What is needed
Transcribe only what runs from the line including "WR_DIGIT, WR_ZERO, WR_COPY" through the last line of the entries, exactly as it appears.
== The input ==
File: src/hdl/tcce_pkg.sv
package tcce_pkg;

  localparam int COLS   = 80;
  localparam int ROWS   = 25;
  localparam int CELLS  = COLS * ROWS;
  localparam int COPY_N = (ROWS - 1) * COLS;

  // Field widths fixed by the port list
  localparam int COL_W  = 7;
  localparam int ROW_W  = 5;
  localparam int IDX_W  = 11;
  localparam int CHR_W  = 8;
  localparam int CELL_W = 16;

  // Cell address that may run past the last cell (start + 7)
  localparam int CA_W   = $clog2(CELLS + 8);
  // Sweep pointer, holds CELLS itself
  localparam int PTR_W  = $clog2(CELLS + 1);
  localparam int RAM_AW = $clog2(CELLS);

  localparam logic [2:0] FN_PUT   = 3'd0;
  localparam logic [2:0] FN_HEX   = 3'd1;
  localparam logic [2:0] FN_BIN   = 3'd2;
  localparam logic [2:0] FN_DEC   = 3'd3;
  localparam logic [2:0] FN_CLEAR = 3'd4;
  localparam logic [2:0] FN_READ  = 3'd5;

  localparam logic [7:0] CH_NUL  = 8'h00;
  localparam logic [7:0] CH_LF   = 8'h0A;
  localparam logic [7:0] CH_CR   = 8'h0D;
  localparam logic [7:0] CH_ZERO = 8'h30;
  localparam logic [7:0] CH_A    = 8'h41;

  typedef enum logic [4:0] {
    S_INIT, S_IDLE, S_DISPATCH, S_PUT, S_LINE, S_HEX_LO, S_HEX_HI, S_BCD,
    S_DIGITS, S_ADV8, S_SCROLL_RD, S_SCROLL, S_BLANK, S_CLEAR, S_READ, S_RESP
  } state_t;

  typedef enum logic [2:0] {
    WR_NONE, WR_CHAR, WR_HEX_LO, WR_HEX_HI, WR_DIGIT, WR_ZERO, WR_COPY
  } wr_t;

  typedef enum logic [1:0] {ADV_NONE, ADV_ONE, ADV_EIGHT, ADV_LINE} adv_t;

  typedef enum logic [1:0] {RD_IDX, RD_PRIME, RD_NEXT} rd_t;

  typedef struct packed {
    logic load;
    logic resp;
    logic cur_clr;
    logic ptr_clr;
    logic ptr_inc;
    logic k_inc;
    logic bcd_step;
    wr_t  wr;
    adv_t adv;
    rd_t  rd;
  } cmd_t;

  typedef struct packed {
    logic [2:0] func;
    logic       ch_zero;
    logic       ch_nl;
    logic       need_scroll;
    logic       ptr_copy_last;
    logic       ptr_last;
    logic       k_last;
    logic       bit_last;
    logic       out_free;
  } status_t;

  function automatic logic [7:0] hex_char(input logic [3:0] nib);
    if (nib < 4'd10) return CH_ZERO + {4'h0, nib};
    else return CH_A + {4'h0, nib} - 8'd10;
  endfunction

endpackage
===
Your solution
    WR_NONE, WR_CHAR, WR_HEX_LO, WR_HEX_HI, WR_DIGIT, WR_ZERO, WR_COPY
  } wr_t;

  typedef enum logic [1:0] {ADV_NONE, ADV_ONE, ADV_EIGHT, ADV_LINE} adv_t;

  typedef enum logic [1:0] {RD_IDX, RD_PRIME, RD_NEXT} rd_t;

  typedef struct packed {
    logic load;
    logic resp;
    logic cur_clr;
    logic ptr_clr;
    logic ptr_inc;
    logic k_inc;
    logic bcd_step;
    wr_t  wr;
    adv_t adv;
    rd_t  rd;
  } cmd_t;

  typedef struct packed {
    logic [2:0] func;
    logic       ch_zero;
    logic       ch_nl;
    logic       need_scroll;
    logic       ptr_copy_last;
    logic       ptr_last;
    logic       k_last;
    logic       bit_last;
    logic       out_free;
  } status_t;

  function automatic logic [7:0] hex_char(input logic [3:0] nib);
    if (nib < 4'd10) return CH_ZERO + {4'h0, nib};
    else return CH_A + {4'h0, nib} - 8'd10;
  endfunction

endpackage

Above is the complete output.